- YOUR TASK -
From the first line of the records through the line containing "3_5_place_dp | 921 | 5930 | 0.390 | 0.446", retype every line exactly and nothing else.

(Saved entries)
[Start of Attachment]
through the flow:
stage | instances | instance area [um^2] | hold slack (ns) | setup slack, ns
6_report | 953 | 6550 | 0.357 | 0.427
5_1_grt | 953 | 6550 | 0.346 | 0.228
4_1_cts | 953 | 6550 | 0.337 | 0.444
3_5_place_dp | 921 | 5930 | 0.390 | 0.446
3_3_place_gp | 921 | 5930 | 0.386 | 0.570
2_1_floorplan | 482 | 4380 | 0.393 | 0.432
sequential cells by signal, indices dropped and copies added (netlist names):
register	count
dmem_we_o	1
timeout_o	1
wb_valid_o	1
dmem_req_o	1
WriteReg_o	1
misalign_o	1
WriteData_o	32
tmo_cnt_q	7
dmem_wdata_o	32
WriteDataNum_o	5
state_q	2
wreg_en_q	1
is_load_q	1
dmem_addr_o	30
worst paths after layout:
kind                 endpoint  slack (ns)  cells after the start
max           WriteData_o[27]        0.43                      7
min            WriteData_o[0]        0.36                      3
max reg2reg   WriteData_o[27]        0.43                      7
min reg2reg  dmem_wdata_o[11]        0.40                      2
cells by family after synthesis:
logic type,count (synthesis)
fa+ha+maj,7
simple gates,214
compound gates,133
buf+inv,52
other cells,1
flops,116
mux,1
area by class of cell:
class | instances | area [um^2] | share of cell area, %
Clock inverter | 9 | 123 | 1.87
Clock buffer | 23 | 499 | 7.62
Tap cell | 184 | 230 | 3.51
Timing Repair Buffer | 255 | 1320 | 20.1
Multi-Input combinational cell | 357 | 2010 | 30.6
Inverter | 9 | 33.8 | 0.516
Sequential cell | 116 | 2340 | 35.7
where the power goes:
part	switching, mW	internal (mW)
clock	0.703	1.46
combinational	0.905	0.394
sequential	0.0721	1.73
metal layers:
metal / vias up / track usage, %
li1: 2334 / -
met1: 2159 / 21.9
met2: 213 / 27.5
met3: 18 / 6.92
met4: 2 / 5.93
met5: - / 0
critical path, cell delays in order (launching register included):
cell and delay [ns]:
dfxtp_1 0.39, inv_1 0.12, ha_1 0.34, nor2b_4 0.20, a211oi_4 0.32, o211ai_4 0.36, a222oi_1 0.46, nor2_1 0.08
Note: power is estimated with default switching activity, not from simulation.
## src/rtl/uart_tx_pkg.sv

```systemverilog
// Shared types and constants for the UART transmit engine.
// Parity support is built only when UART_TX_PARITY_EN is defined.
package uart_tx_pkg;

    typedef enum logic [2:0] {
        IDLE   = 3'd0,
        ARMED  = 3'd1,
        START  = 3'd2,
        DATA   = 3'd3,
        PARITY = 3'd4,
        STOP   = 3'd5
    } state_t;

    localparam logic PAR_EVEN = 1'b0;
    localparam logic PAR_ODD  = 1'b1;

    localparam logic STOP_1 = 1'b0;
    localparam logic STOP_2 = 1'b1;

endpackage

```

## src/rtl/uart_tx_serializer.sv

```systemverilog
// Holds the accepted word, shifts it out LSB-first and tracks which data bit is on the line.
// o_lastBit flags that the most significant data bit is currently being sent.
module uart_tx_serializer #(
    parameter int DATA_WIDTH = 8
) (
    input  logic                  i_clk,
    input  logic                  i_rst,
    input  logic                  i_load,
    input  logic [DATA_WIDTH-1:0] i_data,
    input  logic                  i_shift,
    input  logic                  i_first,
    output logic                  o_bit,
    output logic                  o_lastBit,
    output logic                  o_wordXor
);

    localparam int CNT_W = $clog2(DATA_WIDTH);

    logic [DATA_WIDTH-1:0] r_hold;
    logic [DATA_WIDTH-1:0] r_shift;
    logic [CNT_W-1:0]      r_idx;

    // The shift register always presents the next bit to emit at position 0.
    always_ff @(posedge i_clk) begin
        if (i_rst) begin
            r_hold  <= '0;
            r_shift <= '0;
            r_idx   <= '0;
        end else if (i_load) begin
            r_hold  <= i_data;
            r_shift <= i_data;
            r_idx   <= '0;
        end else if (i_shift) begin
            r_shift <= r_shift >> 1;
            r_idx   <= i_first ? '0 : r_idx + 1'b1;
        end
    end

    assign o_bit     = r_shift[0];
    assign o_lastBit = (r_idx == CNT_W'(DATA_WIDTH - 1));
    assign o_wordXor = ^r_hold;

endmodule

```

## src/rtl/uart_tx_core.sv

```systemverilog
// UART transmit engine: frame FSM plus registered TX line, one bit per baud tick.
// Define UART_TX_PARITY_EN to build the optional parity bit (PAR_EN/PAR_TYP are ignored otherwise).
module uart_tx_core #(
    parameter int DATA_WIDTH = 8
) (
    input  logic                  CLK,
    input  logic                  RST,
    input  logic                  tick,
    input  logic [DATA_WIDTH-1:0] P_DATA,
    input  logic                  Data_Valid,
    input  logic                  PAR_EN,
    input  logic                  PAR_TYP,
    input  logic                  STOP_2,
    output logic                  TX_OUT,
    output logic                  busy
);

    import uart_tx_pkg::*;

    state_t r_state;
    state_t w_nextState;
    logic   r_txOut;
    logic   w_txNext;
    logic   r_stop2;
    logic   r_stopCnt;
    logic   w_stopNext;
    logic   w_load;
    logic   w_shift;
    logic   w_first;
    logic   w_bit;
    logic   w_lastBit;
    logic   w_wordXor;

`ifdef UART_TX_PARITY_EN
    logic r_parEn;
    logic r_parTyp;
    logic w_parityBit;

    assign w_parityBit = (r_parTyp == PAR_ODD) ? ~w_wordXor : w_wordXor;
`else
    logic w_unusedSink;

    assign w_unusedSink = ^{PAR_EN, PAR_TYP, w_wordXor};
`endif

    uart_tx_serializer #(
        .DATA_WIDTH(DATA_WIDTH)
    ) u_serializer (
        .i_clk     (CLK),
        .i_rst     (RST),
        .i_load    (w_load),
        .i_data    (P_DATA),
        .i_shift   (w_shift),
        .i_first   (w_first),
        .o_bit     (w_bit),
        .o_lastBit (w_lastBit),
        .o_wordXor (w_wordXor)
    );

    always_ff @(posedge CLK) begin
        if (RST) begin
            r_state   <= IDLE;
            r_txOut   <= 1'b1;
            r_stop2   <= uart_tx_pkg::STOP_1;
            r_stopCnt <= 1'b0;
`ifdef UART_TX_PARITY_EN
            r_parEn   <= 1'b0;
            r_parTyp  <= PAR_EVEN;
`endif
        end else begin
            r_state   <= w_nextState;
            r_txOut   <= w_txNext;
            r_stopCnt <= w_stopNext;
            if (w_load) begin
                r_stop2  <= STOP_2;
`ifdef UART_TX_PARITY_EN
                r_parEn  <= PAR_EN;
                r_parTyp <= PAR_TYP;
`endif
            end
        end
    end

    // Every line change below is gated by tick, so each bit spans one baud period.
    always_comb begin
        w_nextState = r_state;
        w_txNext    = r_txOut;
        w_stopNext  = r_stopCnt;
        w_load      = 1'b0;
        w_shift     = 1'b0;
        w_first     = 1'b0;
        case (r_state)
            IDLE: begin
                w_txNext = 1'b1;
                if (Data_Valid) begin
                    w_load      = 1'b1;
                    w_nextState = ARMED;
                end
            end
            ARMED: begin
                if (tick) begin
                    w_nextState = START;
                    w_txNext    = 1'b0;
                end
            end
            START: begin
                if (tick) begin
                    w_nextState = DATA;
                    w_txNext    = w_bit;
                    w_shift     = 1'b1;
                    w_first     = 1'b1;
                end
            end
            DATA: begin
                if (tick) begin
                    if (!w_lastBit) begin
                        w_txNext = w_bit;
                        w_shift  = 1'b1;
`ifdef UART_TX_PARITY_EN
                    end else if (r_parEn) begin
                        w_nextState = PARITY;
                        w_txNext    = w_parityBit;
`endif
                    end else begin
                        w_nextState = STOP;
                        w_txNext    = 1'b1;
                        w_stopNext  = 1'b0;
                    end
                end
            end
`ifdef UART_TX_PARITY_EN
            PARITY: begin
                if (tick) begin
                    w_nextState = STOP;
                    w_txNext    = 1'b1;
                    w_stopNext  = 1'b0;
                end
            end
`endif
            STOP: begin
                if (tick) begin
                    w_txNext = 1'b1;
                    if ((r_stop2 == uart_tx_pkg::STOP_2) && !r_stopCnt) begin
                        w_stopNext = 1'b1;
                    end else begin
                        w_nextState = IDLE;
                        w_stopNext  = 1'b0;
                    end
                end
            end
            default: begin
                w_nextState = IDLE;
                w_txNext    = 1'b1;
            end
        endcase
    end

    assign TX_OUT = r_txOut;
    assign busy   = (r_state != IDLE);

endmodule

```
==> src/rtl/uart_wb_master_if.sv <==
// Wishbone pipelined single-master bus (8-bit data, one select bit).
interface uart_wb_master_if #(
    parameter int ADDR_WIDTH = 32
);
    logic                  cyc;
    logic                  stb;
    logic                  we;
    logic [ADDR_WIDTH-1:0] addr;
    logic [7:0]            wdata;
    logic                  sel;
    logic                  stall;
    logic                  ack;
    logic [7:0]            rdata;
    logic                  err;

    modport master (
        output cyc, stb, we, addr, wdata, sel,
        input  stall, ack, rdata, err
    );

    modport slave (
        input  cyc, stb, we, addr, wdata, sel,
        output stall, ack, rdata, err
    );
endinterface

==> src/rtl/wb_timeout_cnt.sv <==
// Bus-cycle watchdog: counts cycles while enabled, flags the cycle in which
// the count reaches TIMEOUT_CYC so the owner can drop CYC on the next edge.
module wb_timeout_cnt #(
    parameter int TIMEOUT_CYC = 1024
) (
    input  logic CLK,
    input  logic rstn,
    input  logic clr,
    input  logic en,
    output logic tc
);
    localparam int            W    = $clog2(TIMEOUT_CYC + 1);
    localparam logic [W-1:0] LAST = W'(TIMEOUT_CYC - 1);
    localparam logic [W-1:0] TERM = W'(TIMEOUT_CYC);

    logic [W-1:0] cnt;

    // Clear has priority; count saturates so it can never wrap back to zero.
    always_ff @(posedge CLK) begin
        if (!rstn) begin
            cnt <= '0;
        end else if (clr) begin
            cnt <= '0;
        end else if (en && (cnt != TERM)) begin
            cnt <= cnt + W'(1);
        end
    end

    // Asserted during the TIMEOUT_CYC-th enabled cycle.
    assign tc = en && (cnt == LAST);
endmodule

==> src/rtl/uart_wb_master.sv <==
// Host command bridge: UART byte stream -> single 8-bit Wishbone transfers,
// status and read data returned as a UART byte stream.
//
// Handshakes: a byte moves on rx (or tx) at a rising edge where valid and
// ready are both high; the sender keeps valid and data stable until then,
// and the receiver may toggle ready freely.
module uart_wb_master
    import uart_wb_pkg::*;
#(
    parameter int ADDR_WIDTH  = 32,  // at most 32: always sent as 4 bytes
    parameter int TIMEOUT_CYC = 1024
) (
    input  logic                    CLK,
    input  logic                    rstn,
    input  logic [7:0]              rx_data,
    input  logic                    rx_valid,
    output logic                    rx_ready,
    output logic [7:0]              tx_data,
    output logic                    tx_valid,
    input  logic                    tx_ready,
    uart_wb_master_if.master        wb,
    output state_t                  dbg_state
);

    state_t                state;
    logic [1:0]            byte_cnt;
    logic [23:0]           addr_hi;
    logic [31:0]           addr_next;
    logic [7:0]            status;
    logic [7:0]            rdata_q;
    logic                  cyc_q;
    logic                  stb_q;
    logic                  we_q;
    logic                  sel_q;
    logic [ADDR_WIDTH-1:0] addr_q;
    logic [7:0]            wdata_q;
    logic                  rx_fire;
    logic                  tmo;

    assign rx_fire   = rx_valid && rx_ready;
    assign addr_next = {addr_hi, rx_data};
    assign dbg_state = state;

    assign wb.cyc   = cyc_q;
    assign wb.stb   = stb_q;
    assign wb.we    = we_q;
    assign wb.sel   = sel_q;
    assign wb.addr  = addr_q;
    assign wb.wdata = wdata_q;

    // Watchdog runs only while CYC is high and is held clear otherwise,
    // so every bus transfer starts from zero.
    wb_timeout_cnt #(.TIMEOUT_CYC(TIMEOUT_CYC)) u_tmo (
        .CLK  (CLK),
        .rstn (rstn),
        .clr  (!cyc_q),
        .en   (cyc_q),
        .tc   (tmo)
    );

    // Command parser, bus sequencer and response sender with registered outputs.
    always_ff @(posedge CLK) begin
        if (!rstn) begin
            state    <= S_IDLE;
            byte_cnt <= 2'd0;
            addr_hi  <= '0;
            status   <= ST_OK;
            rdata_q  <= 8'h00;
            rx_ready <= 1'b0;
            tx_valid <= 1'b0;
            tx_data  <= 8'h00;
            cyc_q    <= 1'b0;
            stb_q    <= 1'b0;
            we_q     <= 1'b0;
            sel_q    <= 1'b0;
            addr_q   <= '0;
            wdata_q  <= 8'h00;
        end else begin
            case (state)
                S_IDLE: begin
                    rx_ready <= 1'b1;
                    if (rx_fire) begin
                        if (is_opcode(rx_data)) begin
                            we_q     <= (rx_data == OPC_WRITE);
                            byte_cnt <= 2'd0;
                            state    <= S_ADDR;
                        end else begin
                            status   <= ST_BAD;
                            rx_ready <= 1'b0;
                            state    <= S_RESP_STAT;
                        end
                    end
                end

                S_ADDR: begin
                    rx_ready <= 1'b1;
                    if (rx_fire) begin
                        addr_hi  <= addr_next[23:0];
                        byte_cnt <= byte_cnt + 2'd1;
                        if (byte_cnt == 2'd3) begin
                            addr_q <= ADDR_WIDTH'(addr_next);
                            if (we_q) begin
                                state <= S_DATA;
                            end else begin
                                // Read: launch the bus cycle straight away
                                rx_ready <= 1'b0;
                                cyc_q    <= 1'b1;
                                stb_q    <= 1'b1;
                                sel_q    <= 1'b1;
                                state    <= S_BUS_REQ;
                            end
                        end
                    end
                end

                S_DATA: begin
                    rx_ready <= 1'b1;
                    if (rx_fire) begin
                        wdata_q  <= rx_data;
                        rx_ready <= 1'b0;
                        cyc_q    <= 1'b1;
                        stb_q    <= 1'b1;
                        sel_q    <= 1'b1;
                        state    <= S_BUS_REQ;
                    end
                end

                S_BUS_REQ: begin
                    // Only the non-stalled (accept) cycle can complete the
                    // transfer; completion outranks the watchdog.
                    if (!wb.stall) begin
                        stb_q <= 1'b0;
                        sel_q <= 1'b0;
                        if (wb.err) begin
                            status <= ST_ERR;
                            cyc_q  <= 1'b0;
                            state  <= S_RESP_STAT;
                        end else if (wb.ack) begin
                            status  <= ST_OK;
                            rdata_q <= wb.rdata;
                            cyc_q   <= 1'b0;
                            state   <= S_RESP_STAT;
                        end else if (tmo) begin
                            status <= ST_TMO;
                            cyc_q  <= 1'b0;
                            state  <= S_RESP_STAT;
                        end else begin
                            state <= S_BUS_WAIT;
                        end
                    end else if (tmo) begin
                        stb_q  <= 1'b0;
                        sel_q  <= 1'b0;
                        cyc_q  <= 1'b0;
                        status <= ST_TMO;
                        state  <= S_RESP_STAT;
                    end
                end

                S_BUS_WAIT: begin
                    if (wb.err) begin
                        status <= ST_ERR;
                        cyc_q  <= 1'b0;
                        state  <= S_RESP_STAT;
                    end else if (wb.ack) begin
                        status  <= ST_OK;
                        rdata_q <= wb.rdata;
                        cyc_q   <= 1'b0;
                        state   <= S_RESP_STAT;
                    end else if (tmo) begin
                        status <= ST_TMO;
                        cyc_q  <= 1'b0;
                        state  <= S_RESP_STAT;
                    end
                end

                S_RESP_STAT: begin
                    if (!tx_valid) begin
                        tx_valid <= 1'b1;
                        tx_data  <= status;
                    end else if (tx_ready) begin
                        tx_valid <= 1'b0;
                        if (!we_q && (status == ST_OK)) begin
                            state <= S_RESP_DATA;
                        end else begin
                            state <= S_IDLE;
                        end
                    end
                end

                S_RESP_DATA: begin
                    if (!tx_valid) begin
                        tx_valid <= 1'b1;
                        tx_data  <= rdata_q;
                    end else if (tx_ready) begin
                        tx_valid <= 1'b0;
                        state    <= S_IDLE;
                    end
                end

                default: begin
                    state <= S_IDLE;
                end
            endcase
        end
    end

endmodule

==> src/flat_wrapper.sv <==
// flat-port wrapper written by rule: the top's interface ports become plain ports
module uart_wb_master_flat import uart_wb_pkg::*;
#(
    parameter int ADDR_WIDTH  = 32,                                       
    parameter int TIMEOUT_CYC = 1024
)
  (CLK, rstn, rx_data, rx_valid, rx_ready, tx_data, tx_valid, tx_ready, dbg_state, wb_cyc, wb_stb, wb_we, wb_addr, wb_wdata, wb_sel, wb_stall, wb_ack, wb_rdata, wb_err);
  uart_wb_master_if #(.ADDR_WIDTH(ADDR_WIDTH)) wb_i ();
  input  logic CLK;
  input  logic rstn;
  input  logic [7:0] rx_data;
  input  logic rx_valid;
  output logic rx_ready;
  output logic [7:0] tx_data;
  output logic tx_valid;
  input  logic tx_ready;
  output state_t dbg_state;
  output wire logic [$bits(wb_i.cyc)-1:0] wb_cyc;
  output wire logic [$bits(wb_i.stb)-1:0] wb_stb;
  output wire logic [$bits(wb_i.we)-1:0] wb_we;
  output wire logic [$bits(wb_i.addr)-1:0] wb_addr;
  output wire logic [$bits(wb_i.wdata)-1:0] wb_wdata;
  output wire logic [$bits(wb_i.sel)-1:0] wb_sel;
  input wire logic [$bits(wb_i.stall)-1:0] wb_stall;
  input wire logic [$bits(wb_i.ack)-1:0] wb_ack;
  input wire logic [$bits(wb_i.rdata)-1:0] wb_rdata;
  input wire logic [$bits(wb_i.err)-1:0] wb_err;
  assign wb_cyc = wb_i.cyc;
  assign wb_stb = wb_i.stb;
  assign wb_we = wb_i.we;
  assign wb_addr = wb_i.addr;
  assign wb_wdata = wb_i.wdata;
  assign wb_sel = wb_i.sel;
  assign wb_i.stall = wb_stall;
  assign wb_i.ack = wb_ack;
  assign wb_i.rdata = wb_rdata;
  assign wb_i.err = wb_err;
  uart_wb_master #(.ADDR_WIDTH(ADDR_WIDTH), .TIMEOUT_CYC(TIMEOUT_CYC)) u_core (.CLK(CLK), .rstn(rstn), .rx_data(rx_data), .rx_valid(rx_valid), .rx_ready(rx_ready), .tx_data(tx_data), .tx_valid(tx_valid), .tx_ready(tx_ready), .wb(wb_i), .dbg_state(dbg_state));
endmodule
==> config.mk <==
export PLATFORM = sky130hd
export DESIGN_NAME = uart_wb_master_flat
export DESIGN_NICKNAME = d
export VERILOG_FILES = /design/src/rtl/uart_wb_pkg.sv /design/src/rtl/uart_wb_master_if.sv /design/src/rtl/wb_timeout_cnt.sv /design/src/rtl/uart_wb_master.sv /design/src/flat_wrapper.sv
export SDC_FILE = /design/constraint.sdc
export NUM_CORES = 1
export LEC_CHECK = 0
export ABC_AREA = 1
export CAP_MARGIN = 20
export CORE_UTILIZATION = 47
export DETAILED_ROUTE_END_ITERATION = 12
export PLACE_DENSITY_LB_ADDON = 0.05
export SYNTH_ARGS = -nofsm -noshare
export SYNTH_HDL_FRONTEND = slang
export SYNTH_SLANG_ARGS = --single-unit
==> constraint.sdc <==
create_clock -name CLK -period 1.55 [get_ports CLK]
set_clock_uncertainty 0.1 [all_clocks]
set_input_delay 0.155 -clock CLK [delete_from_list [all_inputs] [get_ports CLK]]
set_output_delay 0.155 -clock CLK [all_outputs]
set_load 0.02 [all_outputs]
[End of Attachment]
- SOLUTION TO THE PROBLEM -
through the flow:
stage | instances | instance area [um^2] | hold slack (ns) | setup slack, ns
6_report | 953 | 6550 | 0.357 | 0.427
5_1_grt | 953 | 6550 | 0.346 | 0.228
4_1_cts | 953 | 6550 | 0.337 | 0.444
3_5_place_dp | 921 | 5930 | 0.390 | 0.446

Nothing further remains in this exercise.